AIM OF THE TASK »
When the string "same" occurs in a line of the records, show that line.
[SUPPLIED INFORMATION — start]
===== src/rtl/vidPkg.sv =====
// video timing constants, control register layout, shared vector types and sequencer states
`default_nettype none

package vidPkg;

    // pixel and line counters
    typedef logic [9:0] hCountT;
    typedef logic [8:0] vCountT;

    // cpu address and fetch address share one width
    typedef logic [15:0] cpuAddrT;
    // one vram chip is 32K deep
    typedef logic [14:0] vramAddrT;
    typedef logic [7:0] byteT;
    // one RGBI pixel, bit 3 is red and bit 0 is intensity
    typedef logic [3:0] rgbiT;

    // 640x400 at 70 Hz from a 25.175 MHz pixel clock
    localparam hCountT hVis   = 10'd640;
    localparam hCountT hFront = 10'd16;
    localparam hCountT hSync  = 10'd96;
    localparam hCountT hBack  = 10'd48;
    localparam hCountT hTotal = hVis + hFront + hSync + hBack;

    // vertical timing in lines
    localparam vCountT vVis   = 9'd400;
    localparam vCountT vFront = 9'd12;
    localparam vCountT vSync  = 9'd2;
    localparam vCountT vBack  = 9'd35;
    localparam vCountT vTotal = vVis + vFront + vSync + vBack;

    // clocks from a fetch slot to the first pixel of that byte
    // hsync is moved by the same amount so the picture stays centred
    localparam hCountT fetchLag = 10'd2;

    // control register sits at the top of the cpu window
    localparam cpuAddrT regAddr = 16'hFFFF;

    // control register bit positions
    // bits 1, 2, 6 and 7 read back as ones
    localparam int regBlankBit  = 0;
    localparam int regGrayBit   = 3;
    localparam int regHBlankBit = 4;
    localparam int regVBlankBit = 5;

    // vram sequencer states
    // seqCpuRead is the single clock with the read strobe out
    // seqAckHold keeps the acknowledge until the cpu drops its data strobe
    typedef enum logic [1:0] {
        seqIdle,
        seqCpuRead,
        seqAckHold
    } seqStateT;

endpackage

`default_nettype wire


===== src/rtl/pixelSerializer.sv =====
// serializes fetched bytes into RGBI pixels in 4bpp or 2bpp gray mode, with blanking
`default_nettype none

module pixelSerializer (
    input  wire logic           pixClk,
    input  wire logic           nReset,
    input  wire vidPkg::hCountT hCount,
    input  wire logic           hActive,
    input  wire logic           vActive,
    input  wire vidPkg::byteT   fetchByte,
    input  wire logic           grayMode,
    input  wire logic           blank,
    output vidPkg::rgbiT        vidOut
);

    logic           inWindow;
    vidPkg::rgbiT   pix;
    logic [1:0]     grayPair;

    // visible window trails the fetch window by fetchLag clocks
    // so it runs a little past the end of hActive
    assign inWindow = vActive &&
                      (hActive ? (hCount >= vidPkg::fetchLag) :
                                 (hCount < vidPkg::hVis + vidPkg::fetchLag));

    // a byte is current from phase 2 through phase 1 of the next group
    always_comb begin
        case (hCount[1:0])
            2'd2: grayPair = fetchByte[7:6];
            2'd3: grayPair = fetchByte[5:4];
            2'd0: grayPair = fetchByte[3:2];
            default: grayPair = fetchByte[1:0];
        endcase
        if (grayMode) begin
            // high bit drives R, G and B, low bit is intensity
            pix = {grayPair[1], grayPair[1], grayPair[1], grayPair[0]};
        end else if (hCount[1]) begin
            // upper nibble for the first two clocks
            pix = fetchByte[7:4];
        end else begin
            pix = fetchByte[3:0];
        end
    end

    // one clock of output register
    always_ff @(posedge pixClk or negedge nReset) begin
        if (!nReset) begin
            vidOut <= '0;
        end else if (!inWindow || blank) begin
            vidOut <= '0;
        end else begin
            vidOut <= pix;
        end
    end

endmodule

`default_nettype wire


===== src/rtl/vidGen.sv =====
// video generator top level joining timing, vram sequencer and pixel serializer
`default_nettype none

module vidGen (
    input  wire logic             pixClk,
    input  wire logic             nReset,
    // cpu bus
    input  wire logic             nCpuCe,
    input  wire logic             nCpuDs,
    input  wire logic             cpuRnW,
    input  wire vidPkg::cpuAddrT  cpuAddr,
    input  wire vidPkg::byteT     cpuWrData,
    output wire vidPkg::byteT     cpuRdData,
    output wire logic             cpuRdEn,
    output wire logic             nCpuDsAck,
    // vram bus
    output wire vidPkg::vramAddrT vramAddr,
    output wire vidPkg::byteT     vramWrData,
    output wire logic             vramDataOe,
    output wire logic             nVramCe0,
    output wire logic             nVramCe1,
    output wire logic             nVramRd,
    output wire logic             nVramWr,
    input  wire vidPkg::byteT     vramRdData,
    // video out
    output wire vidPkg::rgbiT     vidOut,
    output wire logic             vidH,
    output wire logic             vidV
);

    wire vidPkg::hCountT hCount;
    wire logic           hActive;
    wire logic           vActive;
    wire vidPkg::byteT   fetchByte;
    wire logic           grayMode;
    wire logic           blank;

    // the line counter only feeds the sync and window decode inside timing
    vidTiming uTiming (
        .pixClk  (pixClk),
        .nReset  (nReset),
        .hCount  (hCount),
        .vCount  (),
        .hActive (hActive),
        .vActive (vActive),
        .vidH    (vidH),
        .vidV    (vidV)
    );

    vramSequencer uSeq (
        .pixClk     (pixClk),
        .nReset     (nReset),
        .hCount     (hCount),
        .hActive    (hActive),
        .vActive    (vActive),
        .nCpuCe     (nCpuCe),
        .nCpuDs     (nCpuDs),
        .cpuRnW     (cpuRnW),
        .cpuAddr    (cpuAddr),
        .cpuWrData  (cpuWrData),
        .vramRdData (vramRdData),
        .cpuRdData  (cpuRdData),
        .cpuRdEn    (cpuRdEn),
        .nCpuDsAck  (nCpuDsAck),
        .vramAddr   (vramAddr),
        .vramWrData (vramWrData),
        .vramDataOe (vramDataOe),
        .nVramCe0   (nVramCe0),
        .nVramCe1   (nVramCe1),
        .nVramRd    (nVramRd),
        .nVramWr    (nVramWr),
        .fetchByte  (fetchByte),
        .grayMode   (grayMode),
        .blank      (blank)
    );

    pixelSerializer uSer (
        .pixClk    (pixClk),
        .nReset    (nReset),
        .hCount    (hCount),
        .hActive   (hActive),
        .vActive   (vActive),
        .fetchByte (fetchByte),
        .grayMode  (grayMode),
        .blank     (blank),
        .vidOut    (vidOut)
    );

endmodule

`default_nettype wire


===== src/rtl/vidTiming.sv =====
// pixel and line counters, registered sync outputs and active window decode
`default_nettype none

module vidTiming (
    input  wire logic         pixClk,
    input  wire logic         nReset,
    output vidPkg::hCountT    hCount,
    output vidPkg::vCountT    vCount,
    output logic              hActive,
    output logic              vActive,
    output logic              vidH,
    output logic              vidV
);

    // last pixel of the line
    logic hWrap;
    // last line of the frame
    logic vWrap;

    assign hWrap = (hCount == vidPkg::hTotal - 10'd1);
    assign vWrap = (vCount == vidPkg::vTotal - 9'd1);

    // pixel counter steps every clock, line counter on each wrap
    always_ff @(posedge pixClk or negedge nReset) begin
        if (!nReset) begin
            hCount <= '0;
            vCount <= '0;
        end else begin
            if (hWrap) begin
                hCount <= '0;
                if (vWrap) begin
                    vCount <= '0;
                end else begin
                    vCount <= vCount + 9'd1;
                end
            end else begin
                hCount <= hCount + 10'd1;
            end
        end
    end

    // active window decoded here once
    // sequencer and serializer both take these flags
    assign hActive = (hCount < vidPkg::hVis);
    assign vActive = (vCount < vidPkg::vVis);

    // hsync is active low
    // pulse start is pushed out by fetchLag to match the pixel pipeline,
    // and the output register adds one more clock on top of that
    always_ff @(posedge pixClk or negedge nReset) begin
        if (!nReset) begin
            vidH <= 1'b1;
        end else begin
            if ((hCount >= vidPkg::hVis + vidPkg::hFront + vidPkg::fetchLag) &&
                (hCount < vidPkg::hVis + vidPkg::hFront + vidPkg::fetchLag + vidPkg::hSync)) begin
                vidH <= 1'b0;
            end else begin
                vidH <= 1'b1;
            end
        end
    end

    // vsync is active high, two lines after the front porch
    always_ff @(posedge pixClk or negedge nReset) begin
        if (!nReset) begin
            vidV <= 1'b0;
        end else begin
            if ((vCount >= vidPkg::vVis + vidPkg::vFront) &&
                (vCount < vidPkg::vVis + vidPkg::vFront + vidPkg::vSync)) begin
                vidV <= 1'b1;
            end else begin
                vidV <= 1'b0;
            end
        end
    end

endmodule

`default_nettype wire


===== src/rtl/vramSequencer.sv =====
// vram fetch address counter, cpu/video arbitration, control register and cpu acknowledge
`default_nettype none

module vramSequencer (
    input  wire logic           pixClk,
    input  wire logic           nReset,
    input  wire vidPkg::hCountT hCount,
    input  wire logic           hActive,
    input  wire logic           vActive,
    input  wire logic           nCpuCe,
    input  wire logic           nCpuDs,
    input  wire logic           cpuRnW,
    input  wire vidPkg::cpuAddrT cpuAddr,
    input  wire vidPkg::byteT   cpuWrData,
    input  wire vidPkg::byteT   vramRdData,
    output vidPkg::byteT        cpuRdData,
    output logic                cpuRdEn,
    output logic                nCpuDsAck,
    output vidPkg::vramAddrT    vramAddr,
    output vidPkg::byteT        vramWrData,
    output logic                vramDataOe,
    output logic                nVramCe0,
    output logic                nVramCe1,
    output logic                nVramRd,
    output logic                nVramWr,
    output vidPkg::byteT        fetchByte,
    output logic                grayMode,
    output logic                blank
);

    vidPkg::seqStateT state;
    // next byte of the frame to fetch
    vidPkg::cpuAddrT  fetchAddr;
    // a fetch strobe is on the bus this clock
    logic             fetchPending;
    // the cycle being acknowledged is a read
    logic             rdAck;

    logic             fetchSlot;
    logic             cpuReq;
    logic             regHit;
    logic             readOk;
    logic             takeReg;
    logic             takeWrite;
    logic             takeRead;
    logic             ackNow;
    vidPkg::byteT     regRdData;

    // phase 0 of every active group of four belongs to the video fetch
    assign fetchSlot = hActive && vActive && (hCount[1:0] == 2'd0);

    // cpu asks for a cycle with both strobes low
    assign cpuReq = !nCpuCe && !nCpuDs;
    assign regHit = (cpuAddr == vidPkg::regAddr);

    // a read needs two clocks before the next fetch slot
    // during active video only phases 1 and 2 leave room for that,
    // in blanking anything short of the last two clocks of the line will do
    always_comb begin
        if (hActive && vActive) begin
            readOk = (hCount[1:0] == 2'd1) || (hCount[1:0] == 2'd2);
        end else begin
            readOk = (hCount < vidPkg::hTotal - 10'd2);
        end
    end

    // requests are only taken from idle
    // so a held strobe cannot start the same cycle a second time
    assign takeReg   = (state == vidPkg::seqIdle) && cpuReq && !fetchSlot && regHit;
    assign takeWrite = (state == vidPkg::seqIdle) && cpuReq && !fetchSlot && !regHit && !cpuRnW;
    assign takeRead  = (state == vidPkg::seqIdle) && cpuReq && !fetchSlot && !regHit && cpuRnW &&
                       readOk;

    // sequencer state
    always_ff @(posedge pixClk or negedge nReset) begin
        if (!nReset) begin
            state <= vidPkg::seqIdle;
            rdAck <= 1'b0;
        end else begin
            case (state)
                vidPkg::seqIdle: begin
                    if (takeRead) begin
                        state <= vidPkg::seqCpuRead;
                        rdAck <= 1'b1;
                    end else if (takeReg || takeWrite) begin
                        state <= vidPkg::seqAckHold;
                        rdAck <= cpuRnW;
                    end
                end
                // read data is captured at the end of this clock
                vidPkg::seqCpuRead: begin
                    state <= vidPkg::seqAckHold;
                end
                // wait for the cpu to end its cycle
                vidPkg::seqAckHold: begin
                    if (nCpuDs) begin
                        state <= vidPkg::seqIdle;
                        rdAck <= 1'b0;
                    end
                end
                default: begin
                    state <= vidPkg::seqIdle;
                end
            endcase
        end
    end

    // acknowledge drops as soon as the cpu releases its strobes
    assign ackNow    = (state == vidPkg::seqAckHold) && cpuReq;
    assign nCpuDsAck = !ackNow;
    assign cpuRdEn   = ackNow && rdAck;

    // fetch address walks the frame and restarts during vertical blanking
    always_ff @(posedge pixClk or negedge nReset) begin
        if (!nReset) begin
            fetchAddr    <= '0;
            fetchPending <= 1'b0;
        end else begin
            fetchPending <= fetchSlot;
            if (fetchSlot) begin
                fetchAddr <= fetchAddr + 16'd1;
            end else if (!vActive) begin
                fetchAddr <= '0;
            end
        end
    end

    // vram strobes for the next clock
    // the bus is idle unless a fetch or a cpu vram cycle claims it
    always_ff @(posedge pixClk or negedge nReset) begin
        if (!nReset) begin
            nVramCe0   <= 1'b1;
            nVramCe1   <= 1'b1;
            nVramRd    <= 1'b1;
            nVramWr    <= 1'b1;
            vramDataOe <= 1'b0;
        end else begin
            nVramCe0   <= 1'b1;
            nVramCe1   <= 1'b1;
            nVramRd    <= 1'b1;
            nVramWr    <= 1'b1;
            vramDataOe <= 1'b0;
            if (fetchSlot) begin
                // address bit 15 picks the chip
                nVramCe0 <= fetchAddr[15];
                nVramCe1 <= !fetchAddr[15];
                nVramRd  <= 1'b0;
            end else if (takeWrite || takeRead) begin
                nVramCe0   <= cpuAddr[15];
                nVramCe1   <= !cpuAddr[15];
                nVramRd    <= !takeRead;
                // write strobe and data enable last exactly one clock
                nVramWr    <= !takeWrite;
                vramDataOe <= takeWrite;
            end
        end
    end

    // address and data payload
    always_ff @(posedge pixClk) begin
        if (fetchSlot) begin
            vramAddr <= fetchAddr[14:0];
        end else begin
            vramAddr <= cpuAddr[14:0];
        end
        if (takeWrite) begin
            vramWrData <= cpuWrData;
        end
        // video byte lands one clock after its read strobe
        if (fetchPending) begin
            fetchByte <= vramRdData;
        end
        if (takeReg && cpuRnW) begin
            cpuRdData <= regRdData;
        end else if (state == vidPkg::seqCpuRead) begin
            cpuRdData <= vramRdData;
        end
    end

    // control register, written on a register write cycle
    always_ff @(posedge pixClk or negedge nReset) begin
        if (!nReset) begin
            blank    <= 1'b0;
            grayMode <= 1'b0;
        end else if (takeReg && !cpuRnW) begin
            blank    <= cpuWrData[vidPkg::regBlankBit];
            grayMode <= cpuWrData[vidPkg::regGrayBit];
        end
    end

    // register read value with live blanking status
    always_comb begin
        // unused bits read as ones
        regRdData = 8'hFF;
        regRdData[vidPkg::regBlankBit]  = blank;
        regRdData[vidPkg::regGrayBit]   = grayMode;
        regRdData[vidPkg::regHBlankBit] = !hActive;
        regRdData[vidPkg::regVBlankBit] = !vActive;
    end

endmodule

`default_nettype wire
[SUPPLIED INFORMATION — finish]
RESPONSE BELOW »
    // hsync is moved by the same amount so the picture stays centred
    // so a held strobe cannot start the same cycle a second time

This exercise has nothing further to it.